= Nigropallidal encephalomalacia =

Neurological disease of horses

Nigropallidal encephalomalacia or Chewing disease is a neurological condition that affects horses that have eaten certain toxic plants. Affected animals are unable to prehend food because of lip and tongue paralysis, and may appear to keep their jaws open with the tongue protruded because of reduced jaw tone. Some horses may appear to show their upper teeth because of increased hypertonicity (increased muscle tone) of the facial and upper lip muscles. Other animals may show severe depression and carrying their heads low. Because poisoned horses are unable to eat, these animals become weakened and ultimately die of starvation.
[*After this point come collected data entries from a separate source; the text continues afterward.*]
## src/sttm_pkg.sv

```systemverilog
// Constants, types and bus carriers of the ten-bit standard timer
// Summary of operation
// Ten-bit up-counter steps on each timer tick
// P checks top three bits; A checks all
// On rise clears counter; fall freezes it
// Overflow or selected match clears counter
// Hold bit freezes counter; release resumes
// Clock select picks tick source, 101 stops
// On rise restores initial pin level
// Period field gives 128 times value, 0=1024
// Period zero clears only on overflow
// Mode field: compare, capture, PWM, counter
// Software stops timer before changing mode
// A match drives pin: none/low/high/toggle
// PWM: inactive, active, PWM, single pulse
// Capture edge: rise, fall, both, off
// Requested level equal initial: no change
// Software changes pin action only when off
// Initial level bit sets level or polarity
// Invert bit flips pin except counter mode
// Swap bit exchanges period and duty sources
// Clear source: A match, else P/overflow
// Counter read-only; compare A read/write
// Clear source 0 raises both flags
// Duty at or over period gives full duty
// Match, clear and flag on same tick
package sttm_pkg;

    // ********************************
    // Sizes and register offsets
    // ********************************
    localparam int CNT_W = 10;
    localparam int REG_W = 8;
    localparam logic [7:0] OFS_CTRL0  = 8'h00;
    localparam logic [7:0] OFS_CTRL1  = 8'h04;
    localparam logic [7:0] OFS_CNT_LO = 8'h08;
    localparam logic [7:0] OFS_CNT_HI = 8'h0C;
    localparam logic [7:0] OFS_CMP_LO = 8'h10;
    localparam logic [7:0] OFS_CMP_HI = 8'h14;
    localparam logic [7:0] OFS_FLAGS  = 8'h18;

    // ********************************
    // Field positions and reset values
    // ********************************
    localparam int POS_HOLD  = 7;
    localparam int POS_CLK   = 4;
    localparam int POS_ON    = 3;
    localparam int POS_PER   = 0;
    localparam int POS_MODE  = 6;
    localparam int POS_ACT   = 4;
    localparam int POS_INIT  = 3;
    localparam int POS_INV   = 2;
    localparam int POS_SWAP  = 1;
    localparam int POS_CCLR  = 0;
    localparam int POS_FLG_A = 0;
    localparam int POS_FLG_P = 1;
    localparam logic [7:0] RST_CTRL = 8'h00;
    localparam logic [9:0] RST_CMP  = 10'h000;
    localparam logic [9:0] RST_CNT  = 10'h000;
    localparam logic [1:0] RESP_OK  = 2'h0;
    localparam logic [1:0] RESP_ERR = 2'h2;

    // ********************************
    // Divider counts
    // ********************************
    localparam logic [1:0] SYS_DIV_LAST = 2'h3;
    localparam logic [5:0] HS16_LAST    = 6'h0F;
    localparam logic [5:0] HS64_LAST    = 6'h3F;

    // ********************************
    // Enumerations
    // ********************************
    typedef enum logic [1:0] {
        MODE_CMP = 2'h0,
        MODE_CAP = 2'h1,
        MODE_PWM = 2'h2,
        MODE_CTR = 2'h3
    } sttm_mode_e;

    typedef enum logic [2:0] {
        CK_SYS4 = 3'h0,
        CK_SYS  = 3'h1,
        CK_HS16 = 3'h2,
        CK_HS64 = 3'h3,
        CK_TB   = 3'h4,
        CK_NONE = 3'h5,
        CK_EXTR = 3'h6,
        CK_EXTF = 3'h7
    } sttm_clk_e;

    // ********************************
    // AXI4-Lite carriers
    // ********************************
    typedef struct packed {
        logic [7:0]  awaddr;
        logic        awvalid;
        logic [31:0] wdata;
        logic [3:0]  wstrb;
        logic        wvalid;
        logic        bready;
        logic [7:0]  araddr;
        logic        arvalid;
        logic        rready;
    } sttm_axi_req_s;

    typedef struct packed {
        logic        awready;
        logic        wready;
        logic [1:0]  bresp;
        logic        bvalid;
        logic        arready;
        logic [31:0] rdata;
        logic [1:0]  rresp;
        logic        rvalid;
    } sttm_axi_rsp_s;

endpackage

```

## src/sttm_top.sv

```systemverilog
// Ten-bit standard timer with AXI4-Lite register slave
//
// The placing of the registers and register access over AXI4-Lite are this design's own decisions.
`timescale 1ns/10ps
module sttm_top (
    input  wire logic                   clock,       // System clock
    input  wire logic                   srst,        // Sync reset
    input  wire sttm_pkg::sttm_axi_req_s axiReq,     // Bus request
    output sttm_pkg::sttm_axi_rsp_s     axiRsp,      // Bus answer
    input  wire logic                   highSpeedTick, // High clock
    input  wire logic                   timebaseTick,  // Timebase
    input  wire logic                   extCountInput, // Count pin
    input  wire logic                   pinZeroIn,   // Pin 0 level
    output logic                        pinZeroOut,  // Pin 0 drive
    output logic                        pinZeroOe,   // Pin 0 enable
    input  wire logic                   pinOneIn,    // Pin 1 level
    output logic                        pinOneOut,   // Pin 1 drive
    output logic                        pinOneOe,    // Pin 1 enable
    output logic                        matchAEvent, // A flag pulse
    output logic                        matchPEvent  // P flag pulse
);
    import sttm_pkg::*;
    // ********************************
    // Register storage
    // ********************************
    logic [7:0]       ctrl0_r;
    logic [7:0]       ctrl1_r;
    logic [CNT_W-1:0] cmpA_r;
    logic [CNT_W-1:0] count_r;
    logic             flagA_r;
    logic             flagP_r;
    logic             onPrev_r;
    logic             outLevel_r;
    logic             pulseOn_r;
    // Field views of the control registers
    logic       holdBit;
    sttm_clk_e  clkSel;
    logic       onBit;
    logic [2:0] perField;
    sttm_mode_e mode;
    logic [1:0] pinAct;
    logic       initLevel;
    logic       invertBit;
    logic       swapBit;
    logic       clrSrc;
    assign holdBit   = ctrl0_r[POS_HOLD];
    assign clkSel    = sttm_clk_e'(ctrl0_r[POS_CLK +: 3]);
    assign onBit     = ctrl0_r[POS_ON];
    assign perField  = ctrl0_r[POS_PER +: 3];
    assign mode      = sttm_mode_e'(ctrl1_r[POS_MODE +: 2]);
    assign pinAct    = ctrl1_r[POS_ACT +: 2];
    assign initLevel = ctrl1_r[POS_INIT];
    assign invertBit = ctrl1_r[POS_INV];
    assign swapBit   = ctrl1_r[POS_SWAP];
    assign clrSrc    = ctrl1_r[POS_CCLR];
    // ********************************
    // Pin synchronisers
    // ********************************
    logic [1:0] extSync_r;
    logic [1:0] p0Sync_r;
    logic [1:0] p1Sync_r;
    logic       extLast_r;
    logic       p0Last_r;
    logic       p1Last_r;
    // Two flops per pin, then one more for edge detection
    always_ff @(posedge clock) begin
        if (srst) begin
            extSync_r <= 2'h0;
            p0Sync_r  <= 2'h0;
            p1Sync_r  <= 2'h0;
            extLast_r <= 1'b0;
            p0Last_r  <= 1'b0;
            p1Last_r  <= 1'b0;
        end else begin
            extSync_r <= {extSync_r[0], extCountInput};
            p0Sync_r  <= {p0Sync_r[0], pinZeroIn};
            p1Sync_r  <= {p1Sync_r[0], pinOneIn};
            extLast_r <= extSync_r[1];
            p0Last_r  <= p0Sync_r[1];
            p1Last_r  <= p1Sync_r[1];
        end
    end

    // ********************************
    // Timer tick selection
    // ********************************
    logic [1:0] sysDiv_r;
    logic [5:0] hsDiv_r;
    logic       tick;
    // Free-running prescalers
    always_ff @(posedge clock) begin
        if (srst) begin
            sysDiv_r <= 2'h0;
            hsDiv_r  <= 6'h00;
        end else begin
            sysDiv_r <= sysDiv_r + 2'h1;
            if (highSpeedTick) hsDiv_r <= hsDiv_r + 6'h01;
        end
    end

    // One tick per step of the chosen source
    always_comb begin
        case (clkSel)
            CK_SYS4: tick = (sysDiv_r == SYS_DIV_LAST);
            CK_SYS:  tick = 1'b1;
            CK_HS16: tick = highSpeedTick
                            && (hsDiv_r[3:0] == HS16_LAST[3:0]);
            CK_HS64: tick = highSpeedTick && (hsDiv_r == HS64_LAST);
            CK_TB:   tick = timebaseTick;
            CK_EXTR: tick = extSync_r[1] && !extLast_r;
            CK_EXTF: tick = !extSync_r[1] && extLast_r;
            default: tick = 1'b0;
        endcase
    end

    // ********************************
    // Comparators and clear choice
    // ********************************
    logic [CNT_W:0] cntInc;
    logic [CNT_W:0] perP;
    logic [CNT_W:0] perA;
    logic           matchA;
    logic           matchP;
    logic           clearHit;
    logic           step;
    logic           onRise;
    logic           setA;
    logic           setP;
    assign onRise = onBit && !onPrev_r;
    assign step   = onBit && !holdBit && tick;
    assign cntInc = {1'b0, count_r} + 11'h001;
    // P period is 128 times the field, zero meaning full range
    assign perP   = (perField == 3'h0) ? 11'h400
                                       : {1'b0, perField, 7'h00};
    assign perA   = (cmpA_r == RST_CMP) ? 11'h400 : {1'b0, cmpA_r};
    // A sees all bits; P sees only the top three
    assign matchA = step && (cntInc == {1'b0, cmpA_r});
    assign matchP = step && (cntInc == perP);

    // Clear source per mode
    always_comb begin
        case (mode)
            MODE_PWM: clearHit = swapBit ? matchA : matchP;
            MODE_CAP: clearHit = matchP;
            default:  clearHit = clrSrc ? matchA : matchP;
        endcase
    end

    // ********************************
    // Counter
    // ********************************
    // Cleared on enable, cleared on match, else counts up
    always_ff @(posedge clock) begin
        if (srst) begin
            count_r  <= RST_CNT;
            onPrev_r <= 1'b0;
        end else begin
            onPrev_r <= onBit;
            if (onRise) begin
                count_r <= RST_CNT;
            end else if (step && clearHit) begin
                count_r <= RST_CNT;
            end else if (step) begin
                count_r <= cntInc[CNT_W-1:0];
            end
        end
    end

    // ********************************
    // Capture detection
    // ********************************
    logic pinRise;
    logic pinFall;
    logic capHit;
    assign pinRise = (p0Sync_r[1] && !p0Last_r)
                     || (p1Sync_r[1] && !p1Last_r);
    assign pinFall = (!p0Sync_r[1] && p0Last_r)
                     || (!p1Sync_r[1] && p1Last_r);

    // Trigger edge chosen by the pin action field
    always_comb begin
        case (pinAct)
            2'h0:    capHit = pinRise;
            2'h1:    capHit = pinFall;
            2'h2:    capHit = pinRise || pinFall;
            default: capHit = 1'b0;
        endcase
        capHit = capHit && onBit && (mode == MODE_CAP);
    end

    // Flag sources by mode; clear on A suppresses P in compare and counter modes
    assign setA = (mode == MODE_CAP) ? capHit : matchA;
    assign setP = matchP && !(clrSrc && mode != MODE_CAP
                              && mode != MODE_PWM);
    assign matchAEvent = setA;
    assign matchPEvent = setP;

    // ********************************
    // Output pin level
    // ********************************
    logic [CNT_W:0] perVal;
    logic [CNT_W:0] dutyVal;
    logic           pwmAct;
    logic           preLevel;
    assign perVal  = swapBit ? perA : perP;
    assign dutyVal = swapBit ? perP : {1'b0, cmpA_r};
    // Duty at or past the period stays active throughout
    assign pwmAct  = (dutyVal >= perVal)
                     || ({1'b0, count_r} < dutyVal);

    // Compare level, single pulse latch
    always_ff @(posedge clock) begin
        if (srst) begin
            outLevel_r <= 1'b0;
            pulseOn_r  <= 1'b0;
        end else if (onRise) begin
            outLevel_r <= initLevel;
            pulseOn_r  <= 1'b1;
        end else if (matchA) begin
            pulseOn_r <= 1'b0;
            if (mode == MODE_CMP) begin
                case (pinAct)
                    2'h1: begin
                        if (initLevel) outLevel_r <= 1'b0;
                    end
                    2'h2: begin
                        if (!initLevel) outLevel_r <= 1'b1;
                    end
                    2'h3: outLevel_r <= !outLevel_r;
                    default: outLevel_r <= outLevel_r;
                endcase
            end
        end
    end

    // Level before inversion, active level set by initial bit
    always_comb begin
        case (pinAct)
            2'h0:    preLevel = !initLevel;
            2'h1:    preLevel = initLevel;
            2'h2:    preLevel = pwmAct ? initLevel : !initLevel;
            default: preLevel = pulseOn_r ? initLevel : !initLevel;
        endcase
        if (mode == MODE_CMP) begin
            preLevel = outLevel_r;
        end
    end

    logic pinDrv_r;
    logic pinOe_r;
    // Registered pin drive, released in capture and counter modes
    always_ff @(posedge clock) begin
        if (srst) begin
            pinDrv_r <= 1'b0;
            pinOe_r  <= 1'b0;
        end else begin
            pinDrv_r <= preLevel ^ invertBit;
            pinOe_r  <= (mode == MODE_CMP) || (mode == MODE_PWM);
        end
    end

    assign pinZeroOut = pinDrv_r;
    assign pinOneOut  = pinDrv_r;
    assign pinZeroOe  = pinOe_r;
    assign pinOneOe   = pinOe_r;
    // ********************************
    // AXI4-Lite slave
    // ********************************
    logic        awHeld_r;
    logic        wHeld_r;
    logic [7:0]  awAddr_r;
    logic [31:0] wData_r;
    logic [3:0]  wStrb_r;
    logic        bValid_r;
    logic [1:0]  bResp_r;
    logic        rValid_r;
    logic [1:0]  rResp_r;
    logic [31:0] rData_r;
    logic        doWrite;
    logic        hitA;
    logic        hitW;
    logic        clrA;
    logic        clrP;
    // True for an address that holds a register
    function automatic logic isMapped(input logic [7:0] a);
        case (a)
            OFS_CTRL0, OFS_CTRL1, OFS_CNT_LO, OFS_CNT_HI,
            OFS_CMP_LO, OFS_CMP_HI, OFS_FLAGS: isMapped = 1'b1;
            default: isMapped = 1'b0;
        endcase
    endfunction

    assign hitA    = axiReq.awvalid && axiRsp.awready;
    assign hitW    = axiReq.wvalid && axiRsp.wready;
    assign doWrite = awHeld_r && wHeld_r && !bValid_r;
    assign clrA    = doWrite && wStrb_r[0] && (awAddr_r == OFS_FLAGS)
                     && wData_r[POS_FLG_A];
    assign clrP    = doWrite && wStrb_r[0] && (awAddr_r == OFS_FLAGS)
                     && wData_r[POS_FLG_P];

    // Address and data taken in either order
    always_ff @(posedge clock) begin
        if (srst) begin
            awHeld_r <= 1'b0;
            wHeld_r  <= 1'b0;
            awAddr_r <= 8'h00;
            wData_r  <= 32'h0000_0000;
            wStrb_r  <= 4'h0;
            bValid_r <= 1'b0;
            bResp_r  <= RESP_OK;
        end else begin
            if (hitA) begin
                awHeld_r <= 1'b1;
                awAddr_r <= {axiReq.awaddr[7:2], 2'h0};
            end
            if (hitW) begin
                wHeld_r <= 1'b1;
                wData_r <= axiReq.wdata;
                wStrb_r <= axiReq.wstrb;
            end
            if (doWrite) begin
                awHeld_r <= 1'b0;
                wHeld_r  <= 1'b0;
                bValid_r <= 1'b1;
                bResp_r  <= isMapped(awAddr_r) ? RESP_OK : RESP_ERR;
            end else if (bValid_r && axiReq.bready) begin
                bValid_r <= 1'b0;
            end
        end
    end

    // Control and compare registers; capture outranks software
    always_ff @(posedge clock) begin
        if (srst) begin
            ctrl0_r <= RST_CTRL;
            ctrl1_r <= RST_CTRL;
            cmpA_r  <= RST_CMP;
        end else begin
            if (doWrite && wStrb_r[0]) begin
                case (awAddr_r)
                    OFS_CTRL0:  ctrl0_r <= wData_r[7:0];
                    OFS_CTRL1:  ctrl1_r <= wData_r[7:0];
                    OFS_CMP_LO: cmpA_r[7:0] <= wData_r[7:0];
                    OFS_CMP_HI: cmpA_r[9:8] <= wData_r[1:0];
                    default:    ctrl0_r <= ctrl0_r;
                endcase
            end
            if (capHit) cmpA_r <= count_r;
        end
    end

    // Sticky flags; a new event wins over a clear
    always_ff @(posedge clock) begin
        if (srst) begin
            flagA_r <= 1'b0;
            flagP_r <= 1'b0;
        end else begin
            flagA_r <= setA || (flagA_r && !clrA);
            flagP_r <= setP || (flagP_r && !clrP);
        end
    end

    // Read path answers one cycle after the address
    always_ff @(posedge clock) begin
        if (srst) begin
            rValid_r <= 1'b0;
            rResp_r  <= RESP_OK;
            rData_r  <= 32'h0000_0000;
        end else if (axiReq.arvalid && axiRsp.arready) begin
            rValid_r <= 1'b1;
            rResp_r  <= isMapped({axiReq.araddr[7:2], 2'h0}) ? RESP_OK
                                                              : RESP_ERR;
            case ({axiReq.araddr[7:2], 2'h0})
                OFS_CTRL0:  rData_r <= {24'h0, ctrl0_r};
                OFS_CTRL1:  rData_r <= {24'h0, ctrl1_r};
                OFS_CNT_LO: rData_r <= {24'h0, count_r[7:0]};
                OFS_CNT_HI: rData_r <= {30'h0, count_r[9:8]};
                OFS_CMP_LO: rData_r <= {24'h0, cmpA_r[7:0]};
                OFS_CMP_HI: rData_r <= {30'h0, cmpA_r[9:8]};
                OFS_FLAGS:  rData_r <= {30'h0, flagP_r, flagA_r};
                default:    rData_r <= 32'h0000_0000;
            endcase
        end else if (rValid_r && axiReq.rready) begin
            rValid_r <= 1'b0;
        end
    end

    // Handshake outputs
    assign axiRsp.awready = !awHeld_r && !bValid_r;
    assign axiRsp.wready  = !wHeld_r && !bValid_r;
    assign axiRsp.bvalid  = bValid_r;
    assign axiRsp.bresp   = bResp_r;
    assign axiRsp.arready = !rValid_r;
    assign axiRsp.rvalid  = rValid_r;
    assign axiRsp.rresp   = rResp_r;
    assign axiRsp.rdata   = rData_r;

endmodule

```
The principal cause is thought to be prolonged ingestion of Centaurea solstitialis (yellow star-thistle) or Rhaponticum repens (creeping knapweed or Russian knapweed) which leads to the development of Parkinson's disease like symptoms. The development of the disease typically occurs when the toxic plant is more than 50% of the horse's diet over a protracted period. The causative agent for is believed to be repin, a Sesquiterpene lactone.

==Occurrence==
The disease appears to be restricted to areas where the causative plant species have become invasive and may represent the only food available. Most evidence from published data relates to the western US and to Victoria, Australia.